Activity: For this exercise, copy each line of the records that contains the word "conversion".

Data extract:
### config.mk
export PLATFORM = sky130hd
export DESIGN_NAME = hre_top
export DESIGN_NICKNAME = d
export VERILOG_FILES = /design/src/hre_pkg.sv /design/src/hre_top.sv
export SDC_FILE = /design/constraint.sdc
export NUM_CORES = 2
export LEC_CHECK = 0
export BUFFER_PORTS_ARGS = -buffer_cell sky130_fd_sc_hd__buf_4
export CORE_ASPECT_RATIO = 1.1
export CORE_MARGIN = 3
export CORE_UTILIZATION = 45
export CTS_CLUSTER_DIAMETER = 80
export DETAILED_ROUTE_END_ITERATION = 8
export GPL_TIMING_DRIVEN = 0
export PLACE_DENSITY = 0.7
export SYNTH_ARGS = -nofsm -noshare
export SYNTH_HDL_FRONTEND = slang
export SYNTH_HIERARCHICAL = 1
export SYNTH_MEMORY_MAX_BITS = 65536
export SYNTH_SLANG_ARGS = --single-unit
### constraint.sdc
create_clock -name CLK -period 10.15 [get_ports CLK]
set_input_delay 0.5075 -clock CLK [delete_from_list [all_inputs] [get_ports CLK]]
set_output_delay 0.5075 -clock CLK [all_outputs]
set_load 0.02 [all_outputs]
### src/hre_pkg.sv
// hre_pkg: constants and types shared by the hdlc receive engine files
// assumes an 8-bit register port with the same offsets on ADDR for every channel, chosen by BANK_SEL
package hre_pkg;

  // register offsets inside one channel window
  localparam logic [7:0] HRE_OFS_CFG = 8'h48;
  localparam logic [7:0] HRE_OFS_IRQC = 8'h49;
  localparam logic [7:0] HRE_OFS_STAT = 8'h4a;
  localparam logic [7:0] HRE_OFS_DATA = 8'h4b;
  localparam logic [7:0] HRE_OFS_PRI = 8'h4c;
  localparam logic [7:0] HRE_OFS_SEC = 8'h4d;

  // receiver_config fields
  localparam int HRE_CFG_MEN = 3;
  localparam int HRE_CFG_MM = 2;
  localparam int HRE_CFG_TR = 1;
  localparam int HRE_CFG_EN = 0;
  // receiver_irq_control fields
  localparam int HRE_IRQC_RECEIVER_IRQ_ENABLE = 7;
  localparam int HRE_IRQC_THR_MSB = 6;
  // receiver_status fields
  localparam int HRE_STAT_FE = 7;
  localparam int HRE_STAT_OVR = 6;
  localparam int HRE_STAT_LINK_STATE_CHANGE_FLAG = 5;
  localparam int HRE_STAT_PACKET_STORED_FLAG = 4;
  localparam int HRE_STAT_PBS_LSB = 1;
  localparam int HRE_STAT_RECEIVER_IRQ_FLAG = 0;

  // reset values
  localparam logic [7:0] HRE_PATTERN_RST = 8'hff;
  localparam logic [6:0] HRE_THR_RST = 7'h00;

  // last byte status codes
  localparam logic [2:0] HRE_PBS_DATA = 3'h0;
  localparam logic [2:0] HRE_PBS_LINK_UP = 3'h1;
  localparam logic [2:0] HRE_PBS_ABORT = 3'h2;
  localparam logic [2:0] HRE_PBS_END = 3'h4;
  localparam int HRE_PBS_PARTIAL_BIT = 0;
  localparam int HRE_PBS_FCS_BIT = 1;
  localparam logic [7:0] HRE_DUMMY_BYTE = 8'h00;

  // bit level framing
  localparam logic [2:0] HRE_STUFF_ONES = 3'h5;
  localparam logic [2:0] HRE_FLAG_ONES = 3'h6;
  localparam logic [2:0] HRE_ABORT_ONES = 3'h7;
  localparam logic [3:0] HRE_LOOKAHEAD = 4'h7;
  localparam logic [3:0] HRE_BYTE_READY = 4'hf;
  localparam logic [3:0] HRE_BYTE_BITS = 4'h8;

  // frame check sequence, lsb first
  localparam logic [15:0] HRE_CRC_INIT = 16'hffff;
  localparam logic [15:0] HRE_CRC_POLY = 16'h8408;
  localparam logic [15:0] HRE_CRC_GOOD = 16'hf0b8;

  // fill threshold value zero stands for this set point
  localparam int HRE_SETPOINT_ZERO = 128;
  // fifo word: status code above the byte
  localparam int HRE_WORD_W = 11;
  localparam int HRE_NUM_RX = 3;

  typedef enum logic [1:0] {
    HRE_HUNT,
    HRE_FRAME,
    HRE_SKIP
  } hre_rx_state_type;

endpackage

---

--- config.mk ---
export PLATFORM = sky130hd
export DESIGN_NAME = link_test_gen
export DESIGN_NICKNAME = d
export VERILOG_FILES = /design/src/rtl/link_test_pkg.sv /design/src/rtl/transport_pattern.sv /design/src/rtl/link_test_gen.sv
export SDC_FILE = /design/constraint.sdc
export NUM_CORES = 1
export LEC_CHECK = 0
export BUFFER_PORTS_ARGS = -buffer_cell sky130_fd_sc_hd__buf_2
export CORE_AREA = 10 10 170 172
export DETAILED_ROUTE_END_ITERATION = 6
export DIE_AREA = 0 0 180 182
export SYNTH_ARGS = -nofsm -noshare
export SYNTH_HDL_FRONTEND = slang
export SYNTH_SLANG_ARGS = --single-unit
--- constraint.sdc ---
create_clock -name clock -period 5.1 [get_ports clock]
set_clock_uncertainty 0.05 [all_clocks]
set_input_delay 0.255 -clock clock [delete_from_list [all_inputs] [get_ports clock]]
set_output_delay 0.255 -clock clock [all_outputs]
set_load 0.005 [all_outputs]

---

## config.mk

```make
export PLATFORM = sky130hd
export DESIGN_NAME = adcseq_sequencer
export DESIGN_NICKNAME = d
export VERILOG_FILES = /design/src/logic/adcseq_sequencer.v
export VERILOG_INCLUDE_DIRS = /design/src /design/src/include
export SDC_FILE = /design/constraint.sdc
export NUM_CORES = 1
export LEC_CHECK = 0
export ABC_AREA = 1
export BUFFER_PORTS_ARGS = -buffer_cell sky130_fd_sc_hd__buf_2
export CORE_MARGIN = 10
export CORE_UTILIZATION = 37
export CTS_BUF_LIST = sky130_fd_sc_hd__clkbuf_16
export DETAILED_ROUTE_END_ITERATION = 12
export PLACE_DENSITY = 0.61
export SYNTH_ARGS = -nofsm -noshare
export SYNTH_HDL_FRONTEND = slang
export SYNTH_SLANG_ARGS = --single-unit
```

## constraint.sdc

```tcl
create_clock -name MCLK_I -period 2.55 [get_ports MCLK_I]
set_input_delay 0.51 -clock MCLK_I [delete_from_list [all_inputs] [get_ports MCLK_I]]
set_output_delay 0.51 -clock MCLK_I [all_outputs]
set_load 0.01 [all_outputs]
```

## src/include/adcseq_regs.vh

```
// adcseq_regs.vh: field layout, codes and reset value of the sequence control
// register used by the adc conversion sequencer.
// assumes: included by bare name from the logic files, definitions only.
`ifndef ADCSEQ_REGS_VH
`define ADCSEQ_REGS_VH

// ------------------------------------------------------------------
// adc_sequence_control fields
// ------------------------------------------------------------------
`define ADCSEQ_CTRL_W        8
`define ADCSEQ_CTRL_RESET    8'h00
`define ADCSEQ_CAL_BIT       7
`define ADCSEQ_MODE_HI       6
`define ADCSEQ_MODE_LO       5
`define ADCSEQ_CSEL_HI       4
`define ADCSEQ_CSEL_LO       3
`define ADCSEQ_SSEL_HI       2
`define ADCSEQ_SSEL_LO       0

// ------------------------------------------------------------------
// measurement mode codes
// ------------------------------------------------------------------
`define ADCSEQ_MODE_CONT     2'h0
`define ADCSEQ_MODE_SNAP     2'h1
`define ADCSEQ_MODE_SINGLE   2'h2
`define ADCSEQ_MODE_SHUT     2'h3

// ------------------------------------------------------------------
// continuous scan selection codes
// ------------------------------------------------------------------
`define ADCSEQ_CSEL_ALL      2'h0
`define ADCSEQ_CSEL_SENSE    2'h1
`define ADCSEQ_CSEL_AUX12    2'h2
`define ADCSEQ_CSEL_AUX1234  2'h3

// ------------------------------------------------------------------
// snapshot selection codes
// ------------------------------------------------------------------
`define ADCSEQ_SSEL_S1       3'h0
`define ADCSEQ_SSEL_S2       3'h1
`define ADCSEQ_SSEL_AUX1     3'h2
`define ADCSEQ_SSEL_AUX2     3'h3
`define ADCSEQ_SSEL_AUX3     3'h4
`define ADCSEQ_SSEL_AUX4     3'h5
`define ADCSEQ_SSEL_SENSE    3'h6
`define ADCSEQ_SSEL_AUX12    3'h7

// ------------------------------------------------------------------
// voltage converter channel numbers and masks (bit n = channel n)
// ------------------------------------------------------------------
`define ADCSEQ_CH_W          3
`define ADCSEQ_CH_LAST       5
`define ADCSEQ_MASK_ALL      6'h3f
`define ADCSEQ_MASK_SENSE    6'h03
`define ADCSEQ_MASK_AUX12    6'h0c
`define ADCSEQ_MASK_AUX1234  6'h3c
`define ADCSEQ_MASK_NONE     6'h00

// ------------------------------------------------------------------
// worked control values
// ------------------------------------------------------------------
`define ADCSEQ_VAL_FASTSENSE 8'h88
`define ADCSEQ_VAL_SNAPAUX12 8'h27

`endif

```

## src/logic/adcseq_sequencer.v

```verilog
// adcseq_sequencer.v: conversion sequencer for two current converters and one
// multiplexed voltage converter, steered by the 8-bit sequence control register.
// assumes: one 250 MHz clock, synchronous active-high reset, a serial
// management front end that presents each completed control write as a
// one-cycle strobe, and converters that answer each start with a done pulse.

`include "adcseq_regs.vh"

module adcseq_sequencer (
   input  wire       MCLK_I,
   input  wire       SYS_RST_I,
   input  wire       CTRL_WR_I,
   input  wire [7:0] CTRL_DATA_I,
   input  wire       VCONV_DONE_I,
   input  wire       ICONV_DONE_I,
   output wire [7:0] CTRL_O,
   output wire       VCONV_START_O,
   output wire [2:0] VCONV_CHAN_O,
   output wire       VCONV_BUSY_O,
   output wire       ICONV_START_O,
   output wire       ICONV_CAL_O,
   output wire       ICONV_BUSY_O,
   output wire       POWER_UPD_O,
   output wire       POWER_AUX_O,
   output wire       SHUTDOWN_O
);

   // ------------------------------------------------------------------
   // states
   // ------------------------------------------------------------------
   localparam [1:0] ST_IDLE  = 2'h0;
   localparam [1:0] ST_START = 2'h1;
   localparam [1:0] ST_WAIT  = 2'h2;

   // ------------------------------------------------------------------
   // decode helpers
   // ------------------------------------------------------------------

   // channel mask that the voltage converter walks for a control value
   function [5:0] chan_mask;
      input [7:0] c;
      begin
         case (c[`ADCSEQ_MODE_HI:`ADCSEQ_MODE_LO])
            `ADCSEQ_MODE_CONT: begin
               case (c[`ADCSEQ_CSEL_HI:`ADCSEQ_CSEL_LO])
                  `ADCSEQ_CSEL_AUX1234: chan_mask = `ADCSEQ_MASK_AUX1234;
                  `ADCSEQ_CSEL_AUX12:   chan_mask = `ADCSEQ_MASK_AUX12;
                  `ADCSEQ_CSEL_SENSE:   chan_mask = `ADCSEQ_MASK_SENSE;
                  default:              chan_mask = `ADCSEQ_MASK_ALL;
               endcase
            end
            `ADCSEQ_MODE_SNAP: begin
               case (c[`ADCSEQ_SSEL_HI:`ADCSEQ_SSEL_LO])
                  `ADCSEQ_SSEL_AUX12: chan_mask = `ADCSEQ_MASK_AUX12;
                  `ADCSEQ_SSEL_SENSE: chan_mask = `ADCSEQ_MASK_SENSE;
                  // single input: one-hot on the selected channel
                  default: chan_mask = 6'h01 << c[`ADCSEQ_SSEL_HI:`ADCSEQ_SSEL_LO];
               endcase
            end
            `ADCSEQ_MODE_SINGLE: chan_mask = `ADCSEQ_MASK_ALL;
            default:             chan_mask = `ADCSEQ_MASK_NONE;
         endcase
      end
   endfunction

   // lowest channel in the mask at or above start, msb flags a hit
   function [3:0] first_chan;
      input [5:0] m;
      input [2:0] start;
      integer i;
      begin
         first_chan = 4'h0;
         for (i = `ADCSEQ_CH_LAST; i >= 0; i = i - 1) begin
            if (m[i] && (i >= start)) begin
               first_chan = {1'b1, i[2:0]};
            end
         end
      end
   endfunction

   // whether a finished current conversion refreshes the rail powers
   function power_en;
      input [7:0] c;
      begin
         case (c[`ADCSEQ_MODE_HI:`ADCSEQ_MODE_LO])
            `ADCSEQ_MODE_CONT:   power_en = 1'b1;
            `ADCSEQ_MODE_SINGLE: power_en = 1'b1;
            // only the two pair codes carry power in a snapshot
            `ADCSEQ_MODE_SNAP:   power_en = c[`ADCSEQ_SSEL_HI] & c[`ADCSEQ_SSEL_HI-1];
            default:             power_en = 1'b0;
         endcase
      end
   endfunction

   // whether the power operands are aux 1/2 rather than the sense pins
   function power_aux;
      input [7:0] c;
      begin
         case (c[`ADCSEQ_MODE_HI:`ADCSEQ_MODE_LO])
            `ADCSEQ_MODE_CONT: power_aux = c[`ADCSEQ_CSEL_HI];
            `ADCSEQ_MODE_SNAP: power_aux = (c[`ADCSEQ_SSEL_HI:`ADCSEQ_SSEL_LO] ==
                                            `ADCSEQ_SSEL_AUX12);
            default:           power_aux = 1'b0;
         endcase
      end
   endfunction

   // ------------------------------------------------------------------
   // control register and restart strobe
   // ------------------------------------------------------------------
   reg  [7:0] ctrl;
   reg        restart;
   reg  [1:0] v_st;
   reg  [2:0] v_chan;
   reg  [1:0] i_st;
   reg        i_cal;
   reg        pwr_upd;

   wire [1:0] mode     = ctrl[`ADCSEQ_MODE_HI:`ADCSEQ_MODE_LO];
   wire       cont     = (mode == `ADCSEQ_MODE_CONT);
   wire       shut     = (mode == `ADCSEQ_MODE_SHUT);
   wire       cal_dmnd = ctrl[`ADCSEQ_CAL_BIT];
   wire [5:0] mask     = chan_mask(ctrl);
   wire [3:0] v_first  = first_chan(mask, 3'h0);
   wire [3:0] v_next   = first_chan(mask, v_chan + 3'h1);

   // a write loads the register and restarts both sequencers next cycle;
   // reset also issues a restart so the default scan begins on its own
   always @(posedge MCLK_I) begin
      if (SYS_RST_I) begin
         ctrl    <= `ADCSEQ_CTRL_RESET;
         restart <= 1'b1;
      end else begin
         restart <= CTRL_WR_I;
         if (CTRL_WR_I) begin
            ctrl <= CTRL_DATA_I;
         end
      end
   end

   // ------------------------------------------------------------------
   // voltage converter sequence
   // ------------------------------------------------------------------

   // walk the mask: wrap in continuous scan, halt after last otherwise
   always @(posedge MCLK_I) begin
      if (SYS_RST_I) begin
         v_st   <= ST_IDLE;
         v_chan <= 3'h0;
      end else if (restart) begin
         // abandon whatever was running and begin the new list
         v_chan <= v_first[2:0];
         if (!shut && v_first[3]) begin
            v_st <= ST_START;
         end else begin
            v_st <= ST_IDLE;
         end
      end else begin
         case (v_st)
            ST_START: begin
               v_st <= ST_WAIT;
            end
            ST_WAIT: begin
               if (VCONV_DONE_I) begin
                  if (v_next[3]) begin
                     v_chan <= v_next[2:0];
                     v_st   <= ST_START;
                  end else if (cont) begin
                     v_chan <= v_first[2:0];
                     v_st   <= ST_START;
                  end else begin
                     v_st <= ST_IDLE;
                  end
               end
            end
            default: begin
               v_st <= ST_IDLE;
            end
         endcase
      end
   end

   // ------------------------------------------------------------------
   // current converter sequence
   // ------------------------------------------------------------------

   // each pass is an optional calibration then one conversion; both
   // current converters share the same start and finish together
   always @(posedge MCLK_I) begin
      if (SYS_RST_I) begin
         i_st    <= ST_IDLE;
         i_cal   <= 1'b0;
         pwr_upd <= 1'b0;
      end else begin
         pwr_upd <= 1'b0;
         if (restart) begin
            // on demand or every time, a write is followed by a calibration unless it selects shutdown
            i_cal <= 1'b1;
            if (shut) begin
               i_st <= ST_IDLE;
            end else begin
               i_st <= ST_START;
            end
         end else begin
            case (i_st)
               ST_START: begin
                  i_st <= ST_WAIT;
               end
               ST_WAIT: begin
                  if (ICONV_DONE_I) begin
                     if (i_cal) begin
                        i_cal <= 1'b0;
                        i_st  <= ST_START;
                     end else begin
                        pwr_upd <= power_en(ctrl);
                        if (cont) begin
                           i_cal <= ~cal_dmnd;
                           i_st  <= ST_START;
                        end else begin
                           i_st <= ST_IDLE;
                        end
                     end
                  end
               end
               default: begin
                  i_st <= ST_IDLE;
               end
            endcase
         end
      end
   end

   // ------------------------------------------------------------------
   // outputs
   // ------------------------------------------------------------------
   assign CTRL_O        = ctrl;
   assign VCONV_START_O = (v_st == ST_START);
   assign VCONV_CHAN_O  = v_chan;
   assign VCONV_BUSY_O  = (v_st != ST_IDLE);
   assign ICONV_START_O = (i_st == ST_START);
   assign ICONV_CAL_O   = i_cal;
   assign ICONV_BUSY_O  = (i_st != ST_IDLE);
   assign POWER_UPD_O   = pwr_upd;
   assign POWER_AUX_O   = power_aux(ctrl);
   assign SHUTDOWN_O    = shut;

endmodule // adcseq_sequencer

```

Solved exercise:
// register used by the adc conversion sequencer.
// adcseq_sequencer.v: conversion sequencer for two current converters and one
   // whether a finished current conversion refreshes the rail powers
   // each pass is an optional calibration then one conversion; both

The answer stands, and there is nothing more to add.